Em tempos de confinamento, as rimas íntimas de Amor Fati, de Cláudia Varejão, assumem-se como o mais inesperado haiku.
São cada vez mais os eventos cinematográficos forçados a recorrer ao afastamento geográfico das salas de cinema e empurrados a um ‘recatamento’ doméstico da mais asséptica modalidade online. É o caso do festival de cinema documental Visions du Réel, a decorrer em Nyon, na Suíça, até ao próximo dia 5, que conseguiu adaptar-se a tempo para converter em plataforma online toda a sua programação. As secções de competição iniciam hoje, dia 25 de abril, com uma fornada de estreias mundiais e internacionais que podem ser seguidas aqui.
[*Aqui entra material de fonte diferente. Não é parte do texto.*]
### src/rtl/mini_core_pipe.sv
// mini_core_pipe
//   Three-stage in-order core: IF -> RD -> EX/WB. Instructions are {op, src1, src2, dst}:
//   op 00 add, 01 sub, 10 multiply (low DATA_W bits), 11 halt. Operands live in an
//   internal data memory. Programs and data are preloaded while load_en=1.
//
// Ports
//   clk          in   rising-edge clock
//   rst          in   asynchronous active-low reset (control state only; memories keep contents)
//   load_en      in   1 = load mode (pipeline cleared, memories writable), 0 = run
//   imem_we      in   instruction write strobe, writes imem[write pointer] and bumps the pointer
//   imem_wdata   in   instruction to write
//   dmem_we      in   data preload strobe
//   dmem_waddr   in   data preload address
//   dmem_wdata   in   data preload value
//   dbg_addr     in   debug read address
//   dbg_data     out  combinational dmem[dbg_addr]
//   pc           out  address of the instruction being fetched
//   stall        out  EX holds an unfinished multiply
//   retired      out  number of instructions written back (wraps at 2^16)
//   halted       out  sticky halt flag, cleared only by rst
module mini_core_pipe #(
    parameter int DATA_W  = 8,
    parameter int ADDR_W  = 6,
    parameter int IMEM_AW = 5,
    parameter int MUL_LAT = 3
) (
    input  logic                    clk,
    input  logic                    rst,
    input  logic                    load_en,
    input  logic                    imem_we,
    input  logic [2+3*ADDR_W-1:0]   imem_wdata,
    input  logic                    dmem_we,
    input  logic [ADDR_W-1:0]       dmem_waddr,
    input  logic [DATA_W-1:0]       dmem_wdata,
    input  logic [ADDR_W-1:0]       dbg_addr,
    output logic [DATA_W-1:0]       dbg_data,
    output logic [IMEM_AW-1:0]      pc,
    output logic                    stall,
    output logic [15:0]             retired,
    output logic                    halted
);

    localparam int INST_W = 2 + 3*ADDR_W;
    localparam int CNT_W  = (MUL_LAT > 1) ? $clog2(MUL_LAT) : 1;
    localparam logic [CNT_W-1:0] MUL_LAST = CNT_W'(MUL_LAT - 1);

    localparam logic [1:0] OP_ADD  = 2'b00;
    localparam logic [1:0] OP_SUB  = 2'b01;
    localparam logic [1:0] OP_MUL  = 2'b10;
    localparam logic [1:0] OP_HALT = 2'b11;

    // Multiply result truncated to the data width (arithmetic is modulo 2^DATA_W).
    function automatic logic [DATA_W-1:0] mul_lo(input logic [DATA_W-1:0] a,
                                                 input logic [DATA_W-1:0] b);
        logic [2*DATA_W-1:0] p;
        p = {{DATA_W{1'b0}}, a} * {{DATA_W{1'b0}}, b};
        return p[DATA_W-1:0];
    endfunction

    logic [INST_W-1:0] imem [2**IMEM_AW];
    logic [DATA_W-1:0] dmem [2**ADDR_W];

    // Control state
    logic [IMEM_AW-1:0] pc_q, wptr_q;
    logic               vld_p0_q, vld_p1_q, halted_q;
    logic [CNT_W-1:0]   cnt_q;
    logic [15:0]        retired_q;

    // Datapath state
    logic [INST_W-1:0]  inst_p0_q;
    logic [1:0]         op_p1_q;
    logic [ADDR_W-1:0]  dst_p1_q;
    logic [DATA_W-1:0]  a_p1_q, b_p1_q;
    logic [DATA_W-1:0]  a_p1_d, b_p1_d;

    logic               run, halt_ex, stall_w, wb, adv;
    logic [DATA_W-1:0]  ex_res;
    logic [1:0]         op_p0;
    logic [ADDR_W-1:0]  s1_p0, s2_p0, dst_p0;

    assign op_p0  = inst_p0_q[INST_W-1 -: 2];
    assign s1_p0  = inst_p0_q[3*ADDR_W-1 -: ADDR_W];
    assign s2_p0  = inst_p0_q[2*ADDR_W-1 -: ADDR_W];
    assign dst_p0 = inst_p0_q[ADDR_W-1:0];

    assign run     = !load_en && !halted_q;
    assign halt_ex = vld_p1_q && (op_p1_q == OP_HALT);
    // A multiply holds EX until its counter reaches the last cycle.
    assign stall_w = vld_p1_q && (op_p1_q == OP_MUL) && (cnt_q != MUL_LAST);
    assign wb      = run && vld_p1_q && !halt_ex && !stall_w;
    assign adv     = run && !halt_ex && !stall_w;

    always_comb begin
        ex_res = '0;
        case (op_p1_q)
            OP_ADD:  ex_res = a_p1_q + b_p1_q;
            OP_SUB:  ex_res = a_p1_q - b_p1_q;
            OP_MUL:  ex_res = mul_lo(a_p1_q, b_p1_q);
            default: ex_res = '0;
        endcase
    end

    // Forward the EX result when it is written back this cycle to a register RD reads.
    always_comb begin
        a_p1_d = dmem[s1_p0];
        b_p1_d = dmem[s2_p0];
        if (wb && (dst_p1_q == s1_p0)) a_p1_d = ex_res;
        if (wb && (dst_p1_q == s2_p0)) b_p1_d = ex_res;
    end

    // ---- control: pc, valids, multiply counter, halt, retire count
    always_ff @(posedge clk or negedge rst) begin
        if (!rst) begin
            pc_q      <= '0;
            wptr_q    <= '0;
            vld_p0_q  <= 1'b0;
            vld_p1_q  <= 1'b0;
            halted_q  <= 1'b0;
            cnt_q     <= '0;
            retired_q <= '0;
        end else begin
            if (load_en && imem_we) wptr_q <= wptr_q + 1'b1;
            if (load_en) begin
                pc_q     <= '0;
                vld_p0_q <= 1'b0;
                vld_p1_q <= 1'b0;
                cnt_q    <= '0;
            end else if (!halted_q) begin
                if (halt_ex) begin
                    halted_q <= 1'b1;
                    vld_p0_q <= 1'b0;
                    vld_p1_q <= 1'b0;
                end else if (stall_w) begin
                    cnt_q <= cnt_q + 1'b1;
                end else begin
                    cnt_q    <= '0;
                    pc_q     <= pc_q + 1'b1;
                    vld_p0_q <= 1'b1;
                    vld_p1_q <= vld_p0_q;
                end
            end
            if (wb) retired_q <= retired_q + 1'b1;
        end
    end

    // ---- IF -> RD boundary (p0) and RD -> EX boundary (p1)
    always_ff @(posedge clk) begin
        if (adv) begin
            inst_p0_q <= imem[pc_q];
            op_p1_q   <= op_p0;
            dst_p1_q  <= dst_p0;
            a_p1_q    <= a_p1_d;
            b_p1_q    <= b_p1_d;
        end
    end

    // ---- memories: load-mode writes and EX writeback never coincide
    always_ff @(posedge clk) begin
        if (load_en && imem_we) imem[wptr_q] <= imem_wdata;
        if (load_en && dmem_we) dmem[dmem_waddr] <= dmem_wdata;
        else if (wb)            dmem[dst_p1_q] <= ex_res;
    end

    assign dbg_data = dmem[dbg_addr];
    assign pc       = pc_q;
    assign stall    = stall_w;
    assign retired  = retired_q;
    assign halted   = halted_q;

endmodule
### config.mk
export PLATFORM = sky130hd
export DESIGN_NAME = mini_core_pipe
export DESIGN_NICKNAME = d
export VERILOG_FILES = /design/src/rtl/mini_core_pipe.sv
export SDC_FILE = /design/constraint.sdc
export NUM_CORES = 1
export LEC_CHECK = 0
export CORE_ASPECT_RATIO = 1.4
export CORE_MARGIN = 4
export CORE_UTILIZATION = 45
export CTS_CLUSTER_SIZE = 10
export DETAILED_ROUTE_END_ITERATION = 7
export PLACE_DENSITY_LB_ADDON = 0.1
export SYNTH_ARGS = -nofsm -noshare
export SYNTH_HDL_FRONTEND = slang
export SYNTH_SLANG_ARGS = --single-unit
### constraint.sdc
create_clock -name clk -period 9.85 [get_ports clk]
set_input_delay 1.4775 -clock clk [delete_from_list [all_inputs] [get_ports clk]]
set_output_delay 1.4775 -clock clk [all_outputs]
set_load 0.01 [all_outputs]
## Yosys cells after proc, flatten, opt, wreduce, memory -nomap -nowiden

Memory sizes are Yosys's and may differ from the RTL's. A register that Yosys moved wholly into a read port is not among the register bits.
Index checks and enable logic that the tools add are counted.

| operators by class | value |
|---|---|
| add/subtract/negate cells | 6 |
| multiply operators | 1 |
| equality and inequality tests | 8 |
| multiplexer cells | 29 |
| reductions and logical operators | 20 |

Operators with widths:

| operator | count |
|---|---|
| 8-bit case mux with 3 select lines | 1 |
| 5-bit two-way mux | 4 |
| 1-bit two-way mux | 18 |
| 16-bit by 1-bit adder with 16-bit output, second input constant | 1 |
| 1-bit logical AND | 11 |
| 5-bit by 1-bit adder with 5-bit output, second input constant | 2 |
| 8-bit adder | 1 |
| 8-bit by 8-bit multiplier with 8-bit output | 1 |
| 2-bit two-way mux | 4 |
| 8-bit two-way mux | 1 |
| 2-bit inequality test, second input constant | 4 |
| 8-bit OR reduction | 1 |
| 8-bit subtractor | 1 |
| 6-bit two-way mux | 1 |
| 2-bit == test, second input constant | 2 |
| 1-bit logical NOT | 4 |
| 2-bit AND reduction | 2 |
| 3-bit inequality test, second input constant | 1 |
| 3-bit AND reduction | 1 |
| 2-bit by 1-bit adder with 2-bit output, second input constant | 1 |
| 2-bit by 1-bit == test with 1-bit output, second input constant | 1 |
| 2-bit logical NOT | 1 |

| storage, ports and cells | value |
|---|---|
| register bits | 39 |
| memory bits (writable) | 1,152 |
| word-level logic and storage cells | 75 |
| memories kept | 2 |

Memories:

| name | depth | bits a word | rd ports | clocked after memory_dff | write ports | line | text |
|---|---|---|---|---|---|---|---|
| imem | 32 | 20 | 1 | 1 | 1 | 60 | `logic [INST_W-1:0] imem [2**IMEM_AW];` |
| dmem | 64 | 8 | 3 | 2 | 1 | 61 | `logic [DATA_W-1:0] dmem [2**ADDR_W];` |

## Longest topological paths before layout

| depth | value |
|---|---|
| depth after elaboration | 10 |
| depth in mapped cells | 18 |
| mapped depth without buffers | 17 |

## Worst setup path before layout

No wires, ideal clock.

| timing path | value |
|---|---|
| path type | register -> register |
| start | register b_p1_q[3] (read register of dmem) |
| end | memory dmem[0][7] (data pin) |
| library setup time | 0.768 ns |
| arrival | 6.642 ns |
| data required time | 9.082 ns |
| setup slack | 2.440 ns |
| stages on the path, launching flop included | 15 |
| buffers on the path | 1 |
| clock period less this slack | 7.410 ns |
| cells stage by stage | edfxtp_1 -> clkbuf_1 -> nand2_1 -> fa_1 -> fa_1 -> inv_1 -> fa_1 -> inv_1 -> fa_1 -> xor2_1 -> xnor3_1 -> xnor3_1 -> xnor3_1 -> a21boi_1 -> a222oi_1 |

| between the ends | value |
|---|---|
| word-level cells in the longest chain between the ends | 3 |
| elaborated cells on any way between the ends | 5 |

RTL lines:

| element | line | text |
|---|---|---|
| start: declaration | 73 | `logic [DATA_W-1:0] a_p1_q, b_p1_q;` |
| 8-bit by 8-bit multiplier with 8-bit output, or another cell as far along | 56 | `p = {{DATA_W{1'b0}}, a} * {{DATA_W{1'b0}}, b};` |
| 8-bit case mux with 3 select lines * | 95 | `case (op_p1_q)` |
| 8-bit two-way mux (no source line) * | -- |  |
| end: declaration | 61 |  |

Mark *: on every way between the ends. The rest lies on a longest branch, timed or not.

## Final worst setup path

| timing path | value |
|---|---|
| start | input port dbg_addr[1] |
| end | output port dbg_data[4] |

| between the ends | value |
|---|---|
| word-level cells in the longest chain between the ends | 1 |

RTL lines:

| element | line | text |
|---|---|---|
| start: declaration | 35 | `input logic [ADDR_W-1:0] dbg_addr,` |
| memory read 64 x 8 bit | -- |  |
| end: declaration | 36 | `output logic [DATA_W-1:0] dbg_data,` |

Every way passes these cells.

==> impl_metrics.toml <==
[routing]
avgViaCountPerCell = 6.61
finalWirelength_mm = 160
ant_nets = 0
vias = 29422
routed_wire_length_per_instance_um = 36.0
drc_violation_count_after_routing = 0
highest_metal_layer_with_signal_wires = "met5"
drt_pre_antenna_iters = 7
met2_length_mm = 80.3
drt_first_iter_violations = 3398
dr_wl_met3_mm = 14.2
drt-met1-wl_mm = 58.3

[critical_path]
critPathRequiredTime_ns = 8.37
reg2regPathDepth = 15
startpoint_type = "input port"
worst_case_register_to_register_setup_slack_ns = 4.40
worst_setup_path_startpoint = "dbg_addr[1]"
worst_r2r_startpoint = "b_p1_q[2]$_DFFE_PP_"
path_max_fanout = 66
crit_end = "dbg_data[4]"
timing_worst_setup_path_type = "in2out"
timing.rr.end = "b_p1_q[7]$_DFFE_PP_"
crit_arrival_ns = 5.08
crit_path_capture_type = "primary output"

[cells_and_area]
fillerInstances = 9744
sequential_cell_area_mm2 = 0.0367
final_core_density_pct = 50.9
postLayoutCellArea_mm2 = 0.0634
most-common-layout-cells = "sky130_fd_sc_hd__edfxtp_1, sky130_fd_sc_hd__mux4_2, sky130_fd_sc_hd__clkbuf_16"
layout-drive-gt1-share_pct = 36.3
area_delta_synth_final_pct = 11.9
finalNetCount = 2862
multi_input_area_mm2 = 0.0192
commonest_non_fill_non_tap_cell_in_the_layout = "sky130_fd_sc_hd__edfxtp_1"

[timing]
timing.final.setup_violations = 0
final_critical_path_share_of_the_clock_period_pct = 66.6
maxClockFrequency_mhz = 152
fin_crit_ns = 6.56
hold_violations = 0
worst_slew_margin_rel_pct = 12.7
grt_setup_unrepaired = "false"
final_worst_clock_skew_ns = 0.0189
setup_tns_ns = 0
finalMaxSlewViolations = 0
worst_pin_slew_ns = 1.30

[die]
ioPinCount = 76
die_area_mm2 = 0.132
row_count = 153
design.core.area_mm2 = 0.125
initial_utilization_pct = 45.5
die_height_um = 428
chipWidth_um = 308

[clock_network]
htreeDepth = 4
number_of_buffers_inserted_during_clock_tree_synthesis = 143
ctsResizeCount = 0
root_buffer = "sky130_fd_sc_hd__clkbuf_16"
setup_repair_bufs_after_cts = 0
cts-root-to-sink-buffers = 3
cts_hold_buffers = 0
clk_pin_slew_ns = 0.05
clock_tree_from_tritoncts = "built"
cts_sinks = 1227
clock_insertion_delay_worst_skew_ns = 0.76

[yosys]
synth-main-ff-cell = "sky130_fd_sc_hd__edfxtp_1"
postSynthAreaPerCell_um2 = 21.4
synth_async_sr_flop_share_pct = 2.53
post_synth_instance_area_mm2 = 0.0567
synth_cell_types = 58
synth_enable_flop_cells = 1196
syn_inst = 2654
ys_ff_latch = 1227
synth_warnings = 0
synth.net_count = 2744
ys_seq_area_share_pct = 64.7

[power]
leakagePower_nw = 19.5
design_power_total_mw = 11.0
power_per_cell_area_mw_per_mm2 = 173
irDropWorstVdd_v = 0.000187

[job]
max_capacitance_violation_count = 0

[placement]
io_buffer_count = 75
detailed_place.area_mm2 = 0.0595
gp_congestion = 0.940
dp.final_hpwl_mm = 102

[global_route]
grt_total_ovfl = 0
antenna_found_initial = 7
grt.total_usage_pct = 24.6
grt_pass1_wl_mm = 230
number_of_global_route_vias_before_repair = 30816
pin_count_of_the_biggest_net_entering_global_routing = 130

[min_path]
hold_class = "reg2reg"

[outcome]
run_status = "completed"
per-stage QoR:
stage	hold slack [ns]	cells	setup WS, ns
floorplan	0.400	2654	2.44
global placement	0.404	4254	3.43
detailed placement	0.412	4254	3.27
CTS	0.425	4448	3.27
global route	0.433	4448	3.23
finish	0.422	4451	3.29
area by class of cell:
type,instances,area share (%)
diodes,3,0.0118
well taps,1627,3.21
inverters,42,0.248
clock buffers,181,6.02
multi-input cells,1200,30.3
flip-flops and latches,1227,57.9
repair buffers,158,2.22
clock inverters,13,0.158
worst min-delay path by stage:
stage,start,endpoint,slack [ns],cells past startpoint
CTS,inst_p0_q[1]$_DFFE_PP_,dst_p1_q[1]$_DFFE_PP_,0.42,0
detailed placement,inst_p0_q[1]$_DFFE_PP_,dst_p1_q[1]$_DFFE_PP_,0.41,0
global placement,inst_p0_q[18]$_DFFE_PP_,op_p1_q[0]$_DFFE_PP_,0.40,0
floorplan,inst_p0_q[0]$_DFFE_PP_,dst_p1_q[0]$_DFFE_PP_,0.40,0
global route,inst_p0_q[4]$_DFFE_PP_,dst_p1_q[4]$_DFFE_PP_,0.43,0
finish,inst_p0_q[1]$_DFFE_PP_,dst_p1_q[1]$_DFFE_PP_,0.42,0
worst max-delay path, cell delays in order:
cell,delay (ns)
sky130_fd_sc_hd__buf_4,0.77
sky130_fd_sc_hd__buf_4,0.70
sky130_fd_sc_hd__mux4_2,0.44
sky130_fd_sc_hd__mux4_2,0.54
sky130_fd_sc_hd__mux4_2,0.56
sky130_fd_sc_hd__clkdlybuf4s50_1,0.51
state kept, by name, indices dropped and copies added, names as in the netlist:
name       count
inst_p0_q     20
retired       16
op_p1_q        2
dmem         512
imem         640
dst_p1_q       6
halted         1
b_p1_q         8
vld_p0_q       1
a_p1_q         8
vld_p1_q       1
wptr_q         5
cnt_q          2
pc             5
per-layer routing:
metal | track usage, % | vias up
li1 | - | 11622
met1 | 31.5 | 15985
met2 | 40.3 | 1531
met3 | 6.29 | 274
met4 | 10.6 | 10
met5 | 0 | -
cells in the mapped netlist, drive strengths merged, types with 3 or more instances:
library cell | instances | area share, %
edfxtp | 1196 | 63
mux4 | 688 | 27
nor2 | 131 | 0.87
clkbuf | 109 | 0.72
buf | 76 | 0.65
nand2 | 63 | 0.42
inv | 42 | 0.28
mux2 | 39 | 0.77
xnor2 | 38 | 0.59
ha | 32 | 0.71
dfrtp | 31 | 1.4
a22oi | 30 | 0.40
a21oi | 22 | 0.21
and2 | 18 | 0.21
xor2 | 16 | 0.25
fa | 13 | 0.46
nor2b | 13 | 0.14
o21ai | 13 | 0.11
nand3 | 12 | 0.11
mux2i | 9 | 0.16
nand4 | 8 | 0.088
nor3 | 6 | 0.053
nand2b | 5 | 0.055
a31oi | 4 | 0.044
a211oi | 3 | 0.040
a21o | 3 | 0.040
nand3b | 3 | 0.040
o21a | 3 | 0.040
xnor3 | 3 | 0.12
kinds of logic (layout without fill, tap and decap cells):
family / count (synthesis) / count (layout) / synth area share, %
other: 0 / 3 / 0
XOR/XNOR: 57 / 57 / 0.954
flip-flops: 1227 / 1227 / 64.7
multiplexers: 736 / 736 / 28.3
AO/OA/AOI/OAI: 90 / 90 / 1.08
buffers and inverters: 227 / 394 / 1.65
AND/OR/NAND/NOR: 272 / 272 / 2.17
adder cells (fa/ha/maj): 45 / 45 / 1.17
where the power goes:
group / internal [mW] / total, mW / switching [mW]
clock: 2.68 / 4.65 / 1.97
sequential: 5.83 / 5.87 / 0.0401
combinational: 0.169 / 0.481 / 0.312
Power figures use the tool's default switching activity.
Festival Visions du Réel 2020 – Competição internacional de longas metragens
Valerá a pena recordar que este festival suíço do cinema do real, atualmente dirigido por Émilie Bujès, foi fundado em 1969 por Moritz de Hadeln, antes ainda de ser convidado para assumir o destino criativo do festival de Locarno (de 1972-77), a que se seguiu Berlim (de 1979-2001) e depois Veneza (apenas em 2002 e 2003). Já se sabe que a edição de 2020 será diferente. Impedida de ter público, afirma-se totalmente online e gratuita – apenas com o limite de 500 pedidos para cada sessão.
A nossa primeira sugestão já vinha antecipada, era o novo filme da portuense Cláudia Varejão, Amor Fati, produzido por João Matos da Terratreme, aliás, o primeiro título a surgir na lista (alfabética) da programação de longas internacionais. Acaba por ser também um regresso (ainda que num formato circunstancial) a Nyon, quatro anos depois de ali apresentar, em 2016, o sereníssimo Ama-san, que viria a ganhar o prémio do DocLisboa, entre inúmeras distinções internacionais.
Quase de imediato percebemos que Amor Fati – cujo significado é “aceitação do real”, como explica Varejão na ‘carte blanche’ (cujo vídeo reproduzimos) – segue a premissa de intimidade, da união de pessoas. Um gesto que acaba por ‘mexer’ de uma forma paradoxal na singularidade da sua própria fruição, desde logo limitada pela singularidade dos tempos em que vivemos, em que nos é imposto um “distanciamento social”.
Após um longo processo de casting, em que justamente se pedia esse elemento de extrema identificação, mesmo que fosse com um animal, acaba por surgir uma ligação entre diferentes relacionamentos talhados por este binómio de proximidade e distância. Seja a usual relação de gémeos ou irmãos ou irmãs muito chegadas, em diferentes faixas etárias aqui bem representadas, ou um travesti com o seu cachorro, a relação entre dois jovens trans, bem como um homem com o seu cavalo ou outro com uma águia ou até um jovem africano cedo e acérrimo adepto do Benfica.
Amor Fati assume o risco de ser um filme sobre aquilo que liga as pessoas de uma forma intensa e íntima. E assume também o risco da ausência de elementos evidentes de rutura, tradicionalmente mais talhados a desenhos narrativos. Acaba então por ser nessa intenção de rimas que vamos cedendo a esta métrica de poema, como se de um delicado pas de deux se tratasse.
“Cada um de nós é apenas a face de uma moeda, cujas metades foram separadas”, recorda-nos o poema com que inicia Amor Fati. Ora quando em todo o lado nos impõem um ‘distanciamento social’, neste caso, pela invisibilidade do online, Cláudia Varejão propõe-nos precisamente inúmeras versões do inverso. No fundo, como um inesperado haiku de múltiplos significados, num constante vaivém entre a proximidade e a distância.